■ **AIM OF THE TASK**:
From the data below, copy each line that includes the word "repair".

(Saved entries)
* * * * *

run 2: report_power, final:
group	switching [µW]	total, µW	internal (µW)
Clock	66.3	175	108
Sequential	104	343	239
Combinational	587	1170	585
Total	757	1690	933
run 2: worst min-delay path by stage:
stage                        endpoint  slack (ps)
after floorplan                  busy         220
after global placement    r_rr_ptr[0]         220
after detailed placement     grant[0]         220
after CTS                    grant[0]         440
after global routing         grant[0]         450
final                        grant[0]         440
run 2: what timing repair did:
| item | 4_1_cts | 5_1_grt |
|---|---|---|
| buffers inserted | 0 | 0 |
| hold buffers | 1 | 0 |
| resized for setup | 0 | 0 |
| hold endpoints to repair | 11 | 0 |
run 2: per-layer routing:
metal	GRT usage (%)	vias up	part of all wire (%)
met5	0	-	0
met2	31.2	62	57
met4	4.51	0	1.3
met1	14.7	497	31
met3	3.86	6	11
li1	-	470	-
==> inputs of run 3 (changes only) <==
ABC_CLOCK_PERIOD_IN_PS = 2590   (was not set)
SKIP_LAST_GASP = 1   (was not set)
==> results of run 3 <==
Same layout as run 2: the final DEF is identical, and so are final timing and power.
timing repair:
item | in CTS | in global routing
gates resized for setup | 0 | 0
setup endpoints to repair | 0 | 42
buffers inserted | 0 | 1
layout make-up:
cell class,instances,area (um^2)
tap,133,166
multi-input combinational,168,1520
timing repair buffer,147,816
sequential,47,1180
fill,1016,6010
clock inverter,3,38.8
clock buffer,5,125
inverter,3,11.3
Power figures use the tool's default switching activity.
===== config.mk =====
export PLATFORM = sky130hd
export DESIGN_NAME = tcdm_req_mux
export DESIGN_NICKNAME = d
export VERILOG_FILES = /design/src/rtl/tcdm_pkg.sv /design/src/rtl/tcdm_id_fifo.sv /design/src/rtl/tcdm_req_mux.sv
export SDC_FILE = /design/constraint.sdc
export NUM_CORES = 1
export LEC_CHECK = 0
export CELL_PAD_IN_SITES_DETAIL_PLACEMENT = 2
export CELL_PAD_IN_SITES_GLOBAL_PLACEMENT = 2
export CORE_AREA = 2 2 231 233
export DETAILED_ROUTE_END_ITERATION = 8
export DIE_AREA = 0 0 233 235
export GPL_ROUTABILITY_DRIVEN = 1
export PLACE_DENSITY_LB_ADDON = 0.1
export SLEW_MARGIN = 20
export SYNTH_ARGS = -nofsm -noshare
export SYNTH_HDL_FRONTEND = slang
export SYNTH_SLANG_ARGS = --single-unit

===== constraint.sdc =====
create_clock -name clk_i -period 6.5 [get_ports clk_i]
set_clock_uncertainty 0.2 [all_clocks]
set_input_delay 0.65 -clock clk_i [delete_from_list [all_inputs] [get_ports clk_i]]
set_output_delay 0.65 -clock clk_i [all_outputs]
set_load 0.005 [all_outputs]

===== src/rtl/tcdm_pkg.sv =====
// Shared types and constants for the TCDM request multiplexer.
// Holds the request bundle type, the performance counter width and a
// small helper that sizes index/pointer fields with a minimum of one bit.
package tcdm_pkg;

  localparam int unsigned TcdmAddrWidth = 32;
  localparam int unsigned TcdmDataWidth = 32;
  localparam int unsigned TcdmBeWidth   = TcdmDataWidth / 8;

  localparam int unsigned PERF_CNT_W = 32;

  typedef struct packed {
    logic [TcdmAddrWidth-1:0] add;
    logic                     wen;
    logic [TcdmDataWidth-1:0] wdata;
    logic [TcdmBeWidth-1:0]   be;
  } tcdm_req_t;

  // Bits needed to index n items; never narrower than one bit.
  function automatic int unsigned idx_width(input int unsigned n);
    return (n > 1) ? $clog2(n) : 1;
  endfunction

endpackage


===== src/rtl/tcdm_id_fifo.sv =====
// In-order ID FIFO: remembers which requester issued each outstanding
// transaction so responses can be routed back. Depth need not be a power
// of two; pointers wrap explicitly at Depth. Push when full and pop when
// empty are ignored so the occupancy can never go out of range.
module tcdm_id_fifo
  import tcdm_pkg::*;
#(
  parameter int unsigned Depth = 4,
  parameter int unsigned Width = 2
) (
  input  logic             clk_i,
  input  logic             rst_ni,
  input  logic             push_i,
  input  logic             pop_i,
  input  logic [Width-1:0] data_i,
  output logic [Width-1:0] head_o,
  output logic             full_o,
  output logic             empty_o
);

  localparam int unsigned CntW = $clog2(Depth + 1);
  localparam int unsigned PtrW = idx_width(Depth);
  localparam logic [PtrW-1:0] LastPtr  = PtrW'(Depth - 1);
  localparam logic [CntW-1:0] DepthCnt = CntW'(Depth);

  logic [Width-1:0] mem_r [Depth];
  logic [PtrW-1:0]  wptr_r;
  logic [PtrW-1:0]  rptr_r;
  logic [CntW-1:0]  cnt_r;
  logic             push_s;
  logic             pop_s;

  // Advance a pointer by one, wrapping at the last entry.
  function automatic logic [PtrW-1:0] next_ptr(input logic [PtrW-1:0] p);
    return (p == LastPtr) ? {PtrW{1'b0}} : p + PtrW'(1);
  endfunction

  assign full_o  = (cnt_r == DepthCnt);
  assign empty_o = (cnt_r == {CntW{1'b0}});
  assign push_s  = push_i & ~full_o;
  assign pop_s   = pop_i & ~empty_o;
  assign head_o  = mem_r[rptr_r];

  // Storage: write the incoming ID at the write pointer.
  always_ff @(posedge clk_i or negedge rst_ni) begin
    if (!rst_ni) begin
      for (int unsigned i = 0; i < Depth; i++) begin
        mem_r[i] <= {Width{1'b0}};
      end
    end else if (push_s) begin
      mem_r[wptr_r] <= data_i;
    end else begin
      mem_r[wptr_r] <= mem_r[wptr_r];
    end
  end

  // Pointers and occupancy; simultaneous push and pop leaves the count unchanged.
  always_ff @(posedge clk_i or negedge rst_ni) begin
    if (!rst_ni) begin
      wptr_r <= {PtrW{1'b0}};
      rptr_r <= {PtrW{1'b0}};
      cnt_r  <= {CntW{1'b0}};
    end else begin
      wptr_r <= push_s ? next_ptr(wptr_r) : wptr_r;
      rptr_r <= pop_s ? next_ptr(rptr_r) : rptr_r;
      case ({push_s, pop_s})
        2'b10:   cnt_r <= cnt_r + CntW'(1);
        2'b01:   cnt_r <= cnt_r - CntW'(1);
        default: cnt_r <= cnt_r;
      endcase
    end
  end

endmodule


===== src/rtl/tcdm_req_mux.sv =====
// tcdm_req_mux: shares one TCDM initiator port among NumReq requesters.
// Round-robin arbitration, in-order ID FIFO for response routing and a
// cap of MaxOutstanding transactions in flight.
// Optional performance counters are enabled with TCDM_REQ_MUX_PERF_EN.
module tcdm_req_mux
  import tcdm_pkg::*;
#(
  parameter int unsigned NumReq         = 4,
  parameter int unsigned AddrWidth      = 32,
  parameter int unsigned DataWidth      = 32,
  parameter int unsigned BeWidth        = DataWidth / 8,
  parameter int unsigned MaxOutstanding = 4,
  parameter bit          WriteRespOn    = 1'b1
) (
  input  logic                          clk_i,
  input  logic                          rst_ni,
  input  logic [NumReq-1:0]             req_i,
  input  logic [NumReq*AddrWidth-1:0]   add_i,
  input  logic [NumReq-1:0]             wen_i,
  input  logic [NumReq*DataWidth-1:0]   wdata_i,
  input  logic [NumReq*BeWidth-1:0]     be_i,
  output logic [NumReq-1:0]             gnt_o,
  output logic [NumReq-1:0]             vld_o,
  output logic [NumReq*DataWidth-1:0]   rdata_o,
  output logic                          req_o,
  output logic [AddrWidth-1:0]          add_o,
  output logic                          wen_o,
  output logic [DataWidth-1:0]          wdata_o,
  output logic [BeWidth-1:0]            be_o,
  input  logic                          gnt_i,
  input  logic                          vld_i,
  input  logic [DataWidth-1:0]          rdata_i,
  output logic [PERF_CNT_W-1:0]         perf_grant_o,
  output logic [PERF_CNT_W-1:0]         perf_stall_o
);

  localparam int unsigned IdxW = idx_width(NumReq);
  localparam logic [IdxW-1:0] LastReq = IdxW'(NumReq - 1);

  logic [IdxW-1:0] rr_ptr_r;
  logic [IdxW-1:0] winner_s;
  logic [IdxW-1:0] sel_s;
  logic [IdxW-1:0] fifo_head_s;
  logic            found_s;
  logic            any_req_s;
  logic            needs_slot_s;
  logic            blocked_s;
  logic            fire_s;
  logic            push_s;
  logic            pop_s;
  logic            fifo_full_s;
  logic            fifo_empty_s;

  // Round-robin search: first active request at or after the pointer.
  always_comb begin
    logic [IdxW-1:0] idx_v;
    idx_v    = {IdxW{1'b0}};
    winner_s = {IdxW{1'b0}};
    found_s  = 1'b0;
    for (int unsigned i = 0; i < NumReq; i++) begin
      idx_v = IdxW'((32'(rr_ptr_r) + i) % NumReq);
      if (!found_s && req_i[idx_v]) begin
        found_s  = 1'b1;
        winner_s = idx_v;
      end else begin
        found_s  = found_s;
      end
    end
  end

  assign any_req_s = |req_i;
  // A store takes no FIFO slot when writes are fire-and-forget, so full
  // does not hold it back. The full decision ignores a same-cycle pop.
  assign needs_slot_s = WriteRespOn | ~wen_i[winner_s];
  assign blocked_s    = fifo_full_s & needs_slot_s;
  assign req_o        = any_req_s & ~blocked_s;
  assign fire_s       = req_o & gnt_i;
  assign push_s       = fire_s & needs_slot_s;
  assign pop_s        = vld_i & ~fifo_empty_s;

  // Request field mux; idle fields show requester 0.
  always_comb begin
    sel_s   = req_o ? winner_s : {IdxW{1'b0}};
    add_o   = add_i[32'(sel_s) * AddrWidth +: AddrWidth];
    wen_o   = wen_i[sel_s];
    wdata_o = wdata_i[32'(sel_s) * DataWidth +: DataWidth];
    be_o    = be_i[32'(sel_s) * BeWidth +: BeWidth];
  end

  // Grant goes back only to the winner, and only when the port fires.
  always_comb begin
    gnt_o           = {NumReq{1'b0}};
    gnt_o[winner_s] = fire_s;
  end

  // Response routing: one-hot of the oldest outstanding ID, same cycle.
  always_comb begin
    vld_o = {NumReq{1'b0}};
    if (pop_s) begin
      vld_o[fifo_head_s] = 1'b1;
    end else begin
      vld_o = {NumReq{1'b0}};
    end
  end

  assign rdata_o = {NumReq{rdata_i}};

  // Round-robin pointer moves past the winner on every fire.
  always_ff @(posedge clk_i or negedge rst_ni) begin
    if (!rst_ni) begin
      rr_ptr_r <= {IdxW{1'b0}};
    end else if (fire_s) begin
      rr_ptr_r <= (winner_s == LastReq) ? {IdxW{1'b0}} : winner_s + IdxW'(1);
    end else begin
      rr_ptr_r <= rr_ptr_r;
    end
  end

  tcdm_id_fifo #(
    .Depth (MaxOutstanding),
    .Width (IdxW)
  ) u_id_fifo (
    .clk_i   (clk_i),
    .rst_ni  (rst_ni),
    .push_i  (push_s),
    .pop_i   (pop_s),
    .data_i  (winner_s),
    .head_o  (fifo_head_s),
    .full_o  (fifo_full_s),
    .empty_o (fifo_empty_s)
  );

`ifdef TCDM_REQ_MUX_PERF_EN
  logic [PERF_CNT_W-1:0] perf_grant_r;
  logic [PERF_CNT_W-1:0] perf_stall_r;
  logic                  stall_s;

  assign stall_s = any_req_s & (blocked_s | ~gnt_i);

  // Free-running grant and stall counters, wrapping at 2^32.
  always_ff @(posedge clk_i or negedge rst_ni) begin
    if (!rst_ni) begin
      perf_grant_r <= {PERF_CNT_W{1'b0}};
      perf_stall_r <= {PERF_CNT_W{1'b0}};
    end else begin
      perf_grant_r <= fire_s ? perf_grant_r + PERF_CNT_W'(1) : perf_grant_r;
      perf_stall_r <= stall_s ? perf_stall_r + PERF_CNT_W'(1) : perf_stall_r;
    end
  end

  assign perf_grant_o = perf_grant_r;
  assign perf_stall_o = perf_stall_r;
`else
  assign perf_grant_o = {PERF_CNT_W{1'b0}};
  assign perf_stall_o = {PERF_CNT_W{1'b0}};
`endif

endmodule
==> src/rtl/dac_sync_lane.sv <==
// One SYNC~ lane: input synchronizer, lock FSM, lock/timeout counters and saturating loss count.
// Build macro DAC_SYNC_FILTER_EN requires FILTER_LEN consecutive low samples before a loss.
module dac_sync_lane
    import dac_sync_mon_pkg::*;
#(
    parameter int unsigned LOCK_CYCLES    = LOCK_CYCLES_DEF,
    parameter int unsigned TIMEOUT_CYCLES = TIMEOUT_CYCLES_DEF,
    parameter int unsigned FILTER_LEN     = FILTER_LEN_DEF
) (
    input  logic             clk_50m_bufg,
    input  logic             rst_glb,
    input  logic             sync_raw,
    input  logic             rdy_s,
    input  logic             clr,
    output logic [CNT_W-1:0] cnt,
    output logic             link_up,
    output logic             lose_pulse,
    output logic             lock_timeout
);

    localparam int unsigned LW = $clog2(LOCK_CYCLES + 1);
    localparam int unsigned TW = $clog2(TIMEOUT_CYCLES + 1);

    logic          sync_meta;
    logic          sync_s;
    lane_state_t   state;
    lane_state_t   next_state;
    logic [LW-1:0] lock_cnt;
    logic [TW-1:0] to_cnt;
    logic          to_hit;
    logic          loss;

    always_ff @(posedge clk_50m_bufg or posedge rst_glb) begin
        if (rst_glb) begin
            sync_meta <= 1'b0;
            sync_s    <= 1'b0;
        end else begin
            sync_meta <= sync_raw;
            sync_s    <= sync_meta;
        end
    end

`ifdef DAC_SYNC_FILTER_EN
    localparam int unsigned FW = $clog2(FILTER_LEN + 1);
    logic [FW-1:0] low_run;

    // Run length of low samples seen while LOCKED; any high sample restarts it.
    always_ff @(posedge clk_50m_bufg or posedge rst_glb) begin
        if (rst_glb) begin
            low_run <= '0;
        end else if (state == LOCKED && !sync_s) begin
            low_run <= low_run + 1'b1;
        end else begin
            low_run <= '0;
        end
    end

    assign loss = !sync_s && (low_run == FW'(FILTER_LEN - 1));
`else
    logic filter_len_unused;
    assign filter_len_unused = ^FILTER_LEN;
    assign loss = !sync_s;
`endif

    always_ff @(posedge clk_50m_bufg or posedge rst_glb) begin
        if (rst_glb) begin
            state <= IDLE;
        end else begin
            state <= next_state;
        end
    end

    always_comb begin
        next_state = state;
        if (!rdy_s) begin
            next_state = IDLE;
        end else begin
            case (state)
                IDLE:      next_state = WAIT_LOCK;
                WAIT_LOCK: if (sync_s && lock_cnt == LW'(LOCK_CYCLES - 1)) next_state = LOCKED;
                LOCKED:    if (loss) next_state = LOST;
                LOST:      next_state = WAIT_LOCK;
                default:   next_state = IDLE;
            endcase
        end
    end

    always_comb begin
        link_up    = (state == LOCKED);
        lose_pulse = (state == LOST);
    end

    assign to_hit = (to_cnt == TW'(TIMEOUT_CYCLES - 1));

    always_ff @(posedge clk_50m_bufg or posedge rst_glb) begin
        if (rst_glb) begin
            lock_cnt <= '0;
            to_cnt   <= '0;
        end else if (state == WAIT_LOCK) begin
            lock_cnt <= sync_s ? lock_cnt + 1'b1 : '0;
            to_cnt   <= to_hit ? '0 : to_cnt + 1'b1;
        end else begin
            lock_cnt <= '0;
            to_cnt   <= '0;
        end
    end

    // Clear outranks both the sticky set and the increment; rdy_s low freezes both.
    always_ff @(posedge clk_50m_bufg or posedge rst_glb) begin
        if (rst_glb) begin
            lock_timeout <= 1'b0;
            cnt          <= '0;
        end else if (clr) begin
            lock_timeout <= 1'b0;
            cnt          <= '0;
        end else if (rdy_s) begin
            if (state == WAIT_LOCK && to_hit) begin
                lock_timeout <= 1'b1;
            end
            if (state == LOST && cnt != CNT_SAT) begin
                cnt <= cnt + 1'b1;
            end
        end
    end

endmodule

==> src/rtl/dac_sync_monitor.sv <==
// Two-lane JESD204B SYNC~ monitor: adda_ready synchronizer, session-start detect, lane instances.
// Build macro DAC_SYNC_FILTER_EN enables the per-lane low-run loss filter.
module dac_sync_monitor
    import dac_sync_mon_pkg::*;
#(
    parameter int unsigned LOCK_CYCLES    = LOCK_CYCLES_DEF,
    parameter int unsigned TIMEOUT_CYCLES = TIMEOUT_CYCLES_DEF,
    parameter int unsigned FILTER_LEN     = FILTER_LEN_DEF
) (
    input  logic             clk_50m_bufg,
    input  logic             rst_glb,
    input  logic [1:0]       dac_sync,
    input  logic             adda_ready,
    input  logic             cnt_clr,
    output logic [CNT_W-1:0] dac0_cnt_lose_sync,
    output logic [CNT_W-1:0] dac1_cnt_lose_sync,
    output logic [1:0]       link_up,
    output logic             all_link_up,
    output logic [1:0]       lose_sync_pulse,
    output logic [1:0]       lock_timeout
);

    logic rdy_meta;
    logic rdy_s;
    logic rdy_prev;
    logic clr;

    always_ff @(posedge clk_50m_bufg or posedge rst_glb) begin
        if (rst_glb) begin
            rdy_meta <= 1'b0;
            rdy_s    <= 1'b0;
            rdy_prev <= 1'b0;
        end else begin
            rdy_meta <= adda_ready;
            rdy_s    <= rdy_meta;
            rdy_prev <= rdy_s;
        end
    end

    // A fresh rdy_s rising edge opens a new session, same effect as cnt_clr.
    assign clr = cnt_clr | (rdy_s & ~rdy_prev);

    dac_sync_lane #(
        .LOCK_CYCLES    (LOCK_CYCLES),
        .TIMEOUT_CYCLES (TIMEOUT_CYCLES),
        .FILTER_LEN     (FILTER_LEN)
    ) u_lane0 (
        .clk_50m_bufg (clk_50m_bufg),
        .rst_glb      (rst_glb),
        .sync_raw     (dac_sync[0]),
        .rdy_s        (rdy_s),
        .clr          (clr),
        .cnt          (dac0_cnt_lose_sync),
        .link_up      (link_up[0]),
        .lose_pulse   (lose_sync_pulse[0]),
        .lock_timeout (lock_timeout[0])
    );

    dac_sync_lane #(
        .LOCK_CYCLES    (LOCK_CYCLES),
        .TIMEOUT_CYCLES (TIMEOUT_CYCLES),
        .FILTER_LEN     (FILTER_LEN)
    ) u_lane1 (
        .clk_50m_bufg (clk_50m_bufg),
        .rst_glb      (rst_glb),
        .sync_raw     (dac_sync[1]),
        .rdy_s        (rdy_s),
        .clr          (clr),
        .cnt          (dac1_cnt_lose_sync),
        .link_up      (link_up[1]),
        .lose_pulse   (lose_sync_pulse[1]),
        .lock_timeout (lock_timeout[1])
    );

    assign all_link_up = &link_up;

endmodule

* * * * *

■ **RESULT FOR THIS EXERCISE**:
run 2: what timing repair did:
| hold endpoints to repair | 11 | 0 |
timing repair:
setup endpoints to repair | 0 | 42
timing repair buffer,147,816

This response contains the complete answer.